The ability of the nose to make precise chemical distinctions is truly
extraordinary. Some pairs of chemicals that exist in nature are
identical in every way - they are made up of exactly the same elements,
joined together in exactly the same three-dimensional sequence - except
that one is the three-dimensional mirror image of the other. Yet such
"stereoisomers" frequently have a dramatically different odor,
indicating that the nose can sort them out by their complex shape
alone. The molecule carvone, for example, has the odor of caraway in
one of its stereoisomers, the odor of oil of spearmint in its
mirror-image form.
Measurements of the acuity of the dog's nose suggest that the dog is
many times more sensitive than man to the presence of minute quantities
of odor molecules wafting in the air, but the data are all over the
map. This is probably in part because the threshold for detecting
different chemicals no doubt varies dramatically according to the
particular chemical involved. Some comparative studies have found that
dogs can detect certain organic chemicals at concentrations a hundred
times less than people are able to; for other compounds the dog's edge
may be a factor of a million or more.
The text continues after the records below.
===== src/rtl/mult_div_seq.sv =====
// Iterative multiply/divide sequencer for the multicycle MIPS datapath.
// Multiply uses shift-add and divide uses restoring division. Each of these
// runs for WIDTH steps. A single FIX cycle then applies the sign correction
// and writes hi/lo. A zero divisor skips straight to DONE and raises div_zero.
module mult_div_seq #(
  parameter int WIDTH = 32,
  parameter int CNT_W = 6
) (
  input  logic             clock,
  input  logic             RESET_in,
  input  logic             start,
  input  logic             op,
  input  logic             is_signed,
  input  logic [WIDTH-1:0] a,
  input  logic [WIDTH-1:0] b,
  input  logic             cancel,
  output logic             busy,
  output logic             done,
  output logic             div_zero,
  output logic [WIDTH-1:0] hi,
  output logic [WIDTH-1:0] lo
);

  typedef enum logic [1:0] {IDLE, RUN, FIX, DONE} state_t;

  localparam logic [CNT_W-1:0] LAST = CNT_W'(WIDTH - 1);

  state_t           state_reg, state_next;
  logic [CNT_W-1:0] cnt_reg;
  logic             op_reg;
  logic             neg_q_reg;   // product/quotient must be negated
  logic             neg_r_reg;   // remainder takes the dividend's sign
  logic [WIDTH:0]   acc_hi_reg;  // product upper half / N+1-bit partial remainder
  logic [WIDTH-1:0] acc_lo_reg;  // multiplier shifting out / quotient shifting in
  logic [WIDTH-1:0] opnd_reg;    // multiplicand or divisor magnitude
  logic             busy_reg, done_reg, div_zero_reg;
  logic [WIDTH-1:0] hi_reg, lo_reg;

  logic             a_neg, b_neg, div0, accept;
  logic [WIDTH-1:0] a_mag, b_mag;
  logic [WIDTH:0]   mul_sum, mul_t, div_shift, step_hi;
  logic [WIDTH+1:0] div_diff;
  logic [WIDTH-1:0] step_lo, fix_hi, fix_lo;
  logic [2*WIDTH-1:0] prod, prod_fix;

  assign busy     = busy_reg;
  assign done     = done_reg;
  assign div_zero = div_zero_reg;
  assign hi       = hi_reg;
  assign lo       = lo_reg;

  // Operand conditioning: magnitudes and signs are taken only in signed mode.
  always_comb begin
    a_neg  = is_signed & a[WIDTH-1];
    b_neg  = is_signed & b[WIDTH-1];
    a_mag  = a_neg ? -a : a;
    b_mag  = b_neg ? -b : b;
    div0   = op & (b == '0);
    accept = start & ((state_reg == IDLE) | (state_reg == DONE));
  end

  // One iteration step, plus the sign-corrected results written in FIX.
  always_comb begin
    mul_sum   = acc_hi_reg + {1'b0, opnd_reg};
    mul_t     = acc_lo_reg[0] ? mul_sum : acc_hi_reg;
    div_shift = {acc_hi_reg[WIDTH-1:0], acc_lo_reg[WIDTH-1]};
    div_diff  = {1'b0, div_shift} - {2'b00, opnd_reg};
    step_hi   = {1'b0, mul_t[WIDTH:1]};
    step_lo   = {mul_t[0], acc_lo_reg[WIDTH-1:1]};
    if (op_reg) begin
      // A borrow means the trial subtraction failed, so restore the shifted value.
      if (div_diff[WIDTH+1]) begin
        step_hi = div_shift;
        step_lo = {acc_lo_reg[WIDTH-2:0], 1'b0};
      end else begin
        step_hi = div_diff[WIDTH:0];
        step_lo = {acc_lo_reg[WIDTH-2:0], 1'b1};
      end
    end
    prod     = {acc_hi_reg[WIDTH-1:0], acc_lo_reg};
    prod_fix = neg_q_reg ? -prod : prod;
    if (op_reg) begin
      fix_lo = neg_q_reg ? -acc_lo_reg : acc_lo_reg;
      fix_hi = neg_r_reg ? -acc_hi_reg[WIDTH-1:0] : acc_hi_reg[WIDTH-1:0];
    end else begin
      fix_hi = prod_fix[2*WIDTH-1:WIDTH];
      fix_lo = prod_fix[WIDTH-1:0];
    end
  end

  // State register.
  always_ff @(posedge clock or negedge RESET_in) begin
    if (!RESET_in) state_reg <= IDLE;
    else           state_reg <= state_next;
  end

  // Next-state logic. Cancel aborts RUN/FIX, and start wins in IDLE/DONE.
  always_comb begin
    state_next = state_reg;
    case (state_reg)
      IDLE:    if (start) state_next = div0 ? DONE : RUN;
      RUN:     if (cancel) state_next = IDLE;
               else if (cnt_reg == LAST) state_next = FIX;
      FIX:     state_next = cancel ? IDLE : DONE;
      DONE:    if (start) state_next = div0 ? DONE : RUN;
               else state_next = IDLE;
      default: state_next = IDLE;
    endcase
  end

  // Registered status outputs, derived from the state being entered.
  always_ff @(posedge clock or negedge RESET_in) begin
    if (!RESET_in) begin
      busy_reg     <= 1'b0;
      done_reg     <= 1'b0;
      div_zero_reg <= 1'b0;
    end else begin
      busy_reg     <= (state_next == RUN) | (state_next == FIX);
      done_reg     <= (state_next == DONE);
      div_zero_reg <= accept & div0;
    end
  end

  // Datapath: latch operands on start, iterate in RUN, write hi/lo in FIX.
  always_ff @(posedge clock or negedge RESET_in) begin
    if (!RESET_in) begin
      cnt_reg    <= '0;
      op_reg     <= 1'b0;
      neg_q_reg  <= 1'b0;
      neg_r_reg  <= 1'b0;
      acc_hi_reg <= '0;
      acc_lo_reg <= '0;
      opnd_reg   <= '0;
      hi_reg     <= '0;
      lo_reg     <= '0;
    end else begin
      if (accept) begin
        cnt_reg    <= '0;
        op_reg     <= op;
        neg_q_reg  <= a_neg ^ b_neg;
        neg_r_reg  <= a_neg;
        acc_hi_reg <= '0;
        acc_lo_reg <= op ? a_mag : b_mag;
        opnd_reg   <= op ? b_mag : a_mag;
      end else if (state_reg == RUN) begin
        cnt_reg    <= cnt_reg + 1'b1;
        acc_hi_reg <= step_hi;
        acc_lo_reg <= step_lo;
      end else if (state_reg == FIX && !cancel) begin
        hi_reg <= fix_hi;
        lo_reg <= fix_lo;
      end
    end
  end

endmodule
In police and security work, dogs
can detect the odor from natural gas leaks, concealed narcotics,
explosives, and currency, all at levels well below the threshold at
which humans are aware of the odor.
In controlled studies dogs could detect human scent on a glass slide
that had been lightly fingerprinted and then left outdoors for as much
as two weeks, or indoors for as much as a month; they could pick which
of six identical steel tubes had been held in the hands of a person for
no more than five seconds; they could distinguish between T-shirts worn
by two identical twins who ate different foods, or by two nonidentical
twins who lived in exactly the same environment and ate exactly the
same foods.
More than such a remarkable sensitivity to trace odors, it is the
ability to pick out particular odors of interest from a welter of
competing smells and to match and distinguish them that is the dog's
most impressive olfactory feat. This ability is surely a reflection of
the dog's superior olfactory computing powers, for it requires not just
smelling but analyzing. Dogs have no innate interest in the smell of
people, narcotics, or hundred-dollar bills; but if trained repeatedly
to focus on certain categories of smells, they can perform
mind-boggling feats of cross-matching.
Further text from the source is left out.